Mr. Attah made these remarks recently during a one-day consultative forum on the economy sponsored by the Governance Commission.
His remarks came in the wake of comments by lead presenter J. Yanqui Zaza who singled out the World Bank and the International Monetary Fund(IMF) for criticism.
He described them as profit seeking institutions whose Structural Adjustment policies are adverse to the interests of developing nations seeking to raise the living standards of their people.
He said the World Bank/IMF Structural Adjustment policies that are usually imposed on developing nations tend more to increase poverty rather than fight it as proclaimed in its mantra.
But Minister Attah’s call for a new development model suggests that the current development model based on World Bank/IMF policy prescriptions has not succeeded in lifting the Liberian people out of poverty.
He proposed, as remedial policy options to address the current economic downturn, a slash in recurrent expenditure by reducing employment, cutting public spending, except for health and education, and reducing all extra-budgetary expenditures.

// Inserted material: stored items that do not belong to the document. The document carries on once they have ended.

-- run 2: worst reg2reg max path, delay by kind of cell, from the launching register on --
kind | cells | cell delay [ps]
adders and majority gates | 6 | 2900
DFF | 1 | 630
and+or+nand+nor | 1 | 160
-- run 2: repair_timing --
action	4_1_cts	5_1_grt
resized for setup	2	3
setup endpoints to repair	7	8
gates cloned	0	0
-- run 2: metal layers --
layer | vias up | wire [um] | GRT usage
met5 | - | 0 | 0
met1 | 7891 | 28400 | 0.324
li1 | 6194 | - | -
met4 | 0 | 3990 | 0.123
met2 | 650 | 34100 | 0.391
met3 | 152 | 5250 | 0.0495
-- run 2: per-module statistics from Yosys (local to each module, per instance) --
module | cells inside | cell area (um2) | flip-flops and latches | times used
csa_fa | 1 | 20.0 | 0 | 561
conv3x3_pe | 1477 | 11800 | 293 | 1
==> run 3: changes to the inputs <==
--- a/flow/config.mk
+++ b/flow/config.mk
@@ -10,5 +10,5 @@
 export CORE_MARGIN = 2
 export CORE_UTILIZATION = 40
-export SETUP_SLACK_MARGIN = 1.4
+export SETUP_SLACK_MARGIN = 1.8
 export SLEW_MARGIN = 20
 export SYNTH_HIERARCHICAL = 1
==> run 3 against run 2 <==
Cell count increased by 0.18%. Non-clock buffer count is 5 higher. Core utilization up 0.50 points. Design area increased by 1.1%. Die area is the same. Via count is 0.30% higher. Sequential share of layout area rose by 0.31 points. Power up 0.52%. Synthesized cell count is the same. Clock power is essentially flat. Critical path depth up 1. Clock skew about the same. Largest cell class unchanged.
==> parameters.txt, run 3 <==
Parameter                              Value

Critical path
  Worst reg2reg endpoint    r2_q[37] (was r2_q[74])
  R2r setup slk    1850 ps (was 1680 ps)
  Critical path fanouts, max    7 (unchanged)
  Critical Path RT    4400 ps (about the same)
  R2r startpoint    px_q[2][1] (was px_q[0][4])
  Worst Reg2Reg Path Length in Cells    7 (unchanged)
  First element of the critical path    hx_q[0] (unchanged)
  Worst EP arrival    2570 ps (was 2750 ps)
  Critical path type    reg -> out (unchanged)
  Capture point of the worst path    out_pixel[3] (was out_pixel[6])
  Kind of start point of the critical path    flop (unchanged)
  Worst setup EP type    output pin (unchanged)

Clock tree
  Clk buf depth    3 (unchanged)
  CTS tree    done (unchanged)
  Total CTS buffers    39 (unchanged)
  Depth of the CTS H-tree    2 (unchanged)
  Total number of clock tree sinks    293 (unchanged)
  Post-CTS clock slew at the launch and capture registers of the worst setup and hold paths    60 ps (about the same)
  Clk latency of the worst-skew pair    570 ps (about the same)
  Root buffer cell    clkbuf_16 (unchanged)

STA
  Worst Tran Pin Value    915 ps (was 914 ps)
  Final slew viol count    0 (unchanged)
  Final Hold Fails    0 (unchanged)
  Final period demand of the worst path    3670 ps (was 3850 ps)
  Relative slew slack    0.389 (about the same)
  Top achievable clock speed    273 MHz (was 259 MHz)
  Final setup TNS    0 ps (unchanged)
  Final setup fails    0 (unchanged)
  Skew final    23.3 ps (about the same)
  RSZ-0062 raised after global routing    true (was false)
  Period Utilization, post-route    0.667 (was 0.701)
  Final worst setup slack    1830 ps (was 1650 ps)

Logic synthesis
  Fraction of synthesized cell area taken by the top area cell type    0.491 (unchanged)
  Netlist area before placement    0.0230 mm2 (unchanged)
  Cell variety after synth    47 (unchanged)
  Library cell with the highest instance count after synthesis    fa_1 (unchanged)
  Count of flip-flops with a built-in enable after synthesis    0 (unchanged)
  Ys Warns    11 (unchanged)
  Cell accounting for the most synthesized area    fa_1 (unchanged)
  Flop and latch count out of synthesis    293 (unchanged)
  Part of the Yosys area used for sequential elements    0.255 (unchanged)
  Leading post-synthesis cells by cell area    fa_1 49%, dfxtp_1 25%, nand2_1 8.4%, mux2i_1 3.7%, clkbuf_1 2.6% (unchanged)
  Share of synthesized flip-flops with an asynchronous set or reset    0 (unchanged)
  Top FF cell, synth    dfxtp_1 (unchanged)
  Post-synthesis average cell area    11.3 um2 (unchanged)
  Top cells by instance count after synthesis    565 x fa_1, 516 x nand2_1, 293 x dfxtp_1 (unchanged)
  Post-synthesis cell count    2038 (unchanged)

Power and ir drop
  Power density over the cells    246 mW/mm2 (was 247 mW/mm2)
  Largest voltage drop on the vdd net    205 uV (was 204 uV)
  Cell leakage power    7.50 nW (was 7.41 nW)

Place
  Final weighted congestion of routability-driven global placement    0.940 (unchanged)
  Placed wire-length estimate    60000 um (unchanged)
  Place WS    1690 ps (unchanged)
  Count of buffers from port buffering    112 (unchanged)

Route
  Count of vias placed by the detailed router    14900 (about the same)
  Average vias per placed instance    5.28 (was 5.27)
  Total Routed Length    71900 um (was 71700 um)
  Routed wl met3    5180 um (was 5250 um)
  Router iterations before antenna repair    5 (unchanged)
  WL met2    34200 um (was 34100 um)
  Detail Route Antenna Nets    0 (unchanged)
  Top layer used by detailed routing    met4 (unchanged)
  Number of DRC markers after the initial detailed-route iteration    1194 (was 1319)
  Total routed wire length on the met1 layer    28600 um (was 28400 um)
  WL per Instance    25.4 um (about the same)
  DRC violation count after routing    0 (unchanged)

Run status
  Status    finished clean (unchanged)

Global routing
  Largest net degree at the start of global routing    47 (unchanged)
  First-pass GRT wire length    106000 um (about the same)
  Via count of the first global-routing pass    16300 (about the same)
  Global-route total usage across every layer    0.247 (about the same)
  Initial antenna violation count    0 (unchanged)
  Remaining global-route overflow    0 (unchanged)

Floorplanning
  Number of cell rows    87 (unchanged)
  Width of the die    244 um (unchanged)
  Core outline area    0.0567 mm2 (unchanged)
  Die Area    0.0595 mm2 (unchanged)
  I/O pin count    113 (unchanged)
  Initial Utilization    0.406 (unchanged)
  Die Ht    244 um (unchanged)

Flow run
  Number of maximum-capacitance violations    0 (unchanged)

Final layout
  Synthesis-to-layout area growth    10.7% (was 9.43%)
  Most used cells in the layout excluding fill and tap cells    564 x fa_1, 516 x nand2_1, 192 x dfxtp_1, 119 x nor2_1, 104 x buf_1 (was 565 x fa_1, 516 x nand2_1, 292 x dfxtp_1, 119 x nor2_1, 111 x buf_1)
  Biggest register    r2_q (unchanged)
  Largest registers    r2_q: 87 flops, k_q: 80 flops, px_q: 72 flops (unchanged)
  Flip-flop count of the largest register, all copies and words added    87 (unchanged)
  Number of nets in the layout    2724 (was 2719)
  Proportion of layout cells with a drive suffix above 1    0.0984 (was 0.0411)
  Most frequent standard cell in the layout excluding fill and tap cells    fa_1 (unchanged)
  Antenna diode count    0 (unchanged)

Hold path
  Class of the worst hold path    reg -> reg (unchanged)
From an optimization exercise on the open Yosys and OpenROAD flow, aimed at small area, a short achievable clock period and few clock cycles per item; shortcuts taken in it are not production practice. Only simulation tests tie the RTL to the original design; equivalence was not proved.

$ cat design/flow/run.sh
#!/bin/bash
# synth_recipe.tcl (not shown) runs the flow's synth.tcl, then flattens the netlist and writes it again
# the make line also repeats each setting of config.mk as NAME=value (left out here)
make -C /OpenROAD-flow-scripts/flow DESIGN_CONFIG=/design/flow/config.mk WORK_HOME=/design/flow/orfs CLKGATE_MAP_FILE= SYNTH_SCRIPT=/design/flow/synth_recipe.tcl finish
$ cat design/flow/config.mk
export PLATFORM = sky130hd
export DESIGN_NAME = hb_interp2
export DESIGN_NICKNAME = hb_interp2
export VERILOG_FILES = /design/flow/design.v
export SDC_FILE = /design/flow/constraint.sdc
export NUM_CORES = 4
export LEC_CHECK = 0
export CAP_MARGIN = 20
export CORE_MARGIN = 2
export CORE_UTILIZATION = 40
export CTS_BUF_LIST = sky130_fd_sc_hd__clkbuf_8
export CTS_CLUSTER_SIZE = 30
export PLACE_DENSITY = 0.6
export SETUP_SLACK_MARGIN = 3.2
export SLEW_MARGIN = 20
$ cat design/flow/constraint.sdc
create_clock -name core_clock -period 6.0 [get_ports {clk}]
set_input_delay 1.2000 -clock core_clock [delete_from_list [all_inputs] [get_ports {clk}]]
set_output_delay 1.2000 -clock core_clock [all_outputs]
set_load 0.01 [all_outputs]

As the way forward for Liberia, Minister Attah singled out Agriculture as the key to the country’s economic revival and development. It remains unclear, though, whether this view is shared by policymakers across the board including the National Legislature since Agriculture, over the last 12 years, has accounted for not more than a mere 2 percent of the country’s annual budget.
In a related development, the Liberia Revenue Authority (LRA) has expressed fears of a budgetary shortfall in view of the National Legislature’s decision to put a halt to the National Road fund tax scheme which had been projected to raise a total of US$11 million to support the country’s budget.
The Government of Liberia had proposed a US$0.25 tax imposition on petroleum imports to be allocated to a road tax fund intended to support the maintenance of the country’s road network. However, the Legislature was of the view that the proposed tax was leading to increased hardships on ordinary Liberians and therefore recommended its immediate suspension.
Since the suspension of the tax scheme, the GOL has faced difficulty in meeting its revenue projections. According to the head of the LRA, Alfreda Stewart Tamba, the forestry sector posed another risk to the budget because of existing and pending MOUs between GOL and actors in this sector waiving taxes deemed payable to Government.
Commissioner Tamba also disclosed that a US$6.1 million waiver on rice imports, considered an essential commodity, has also had a dampening effect on revenue collection. She added that while GOL had a heavy reliance on revenue derived from taxes on imports, she observed that only 35 percent of total imports were commercial as compared to non-commercial, which accounted for 65 percent of total imports.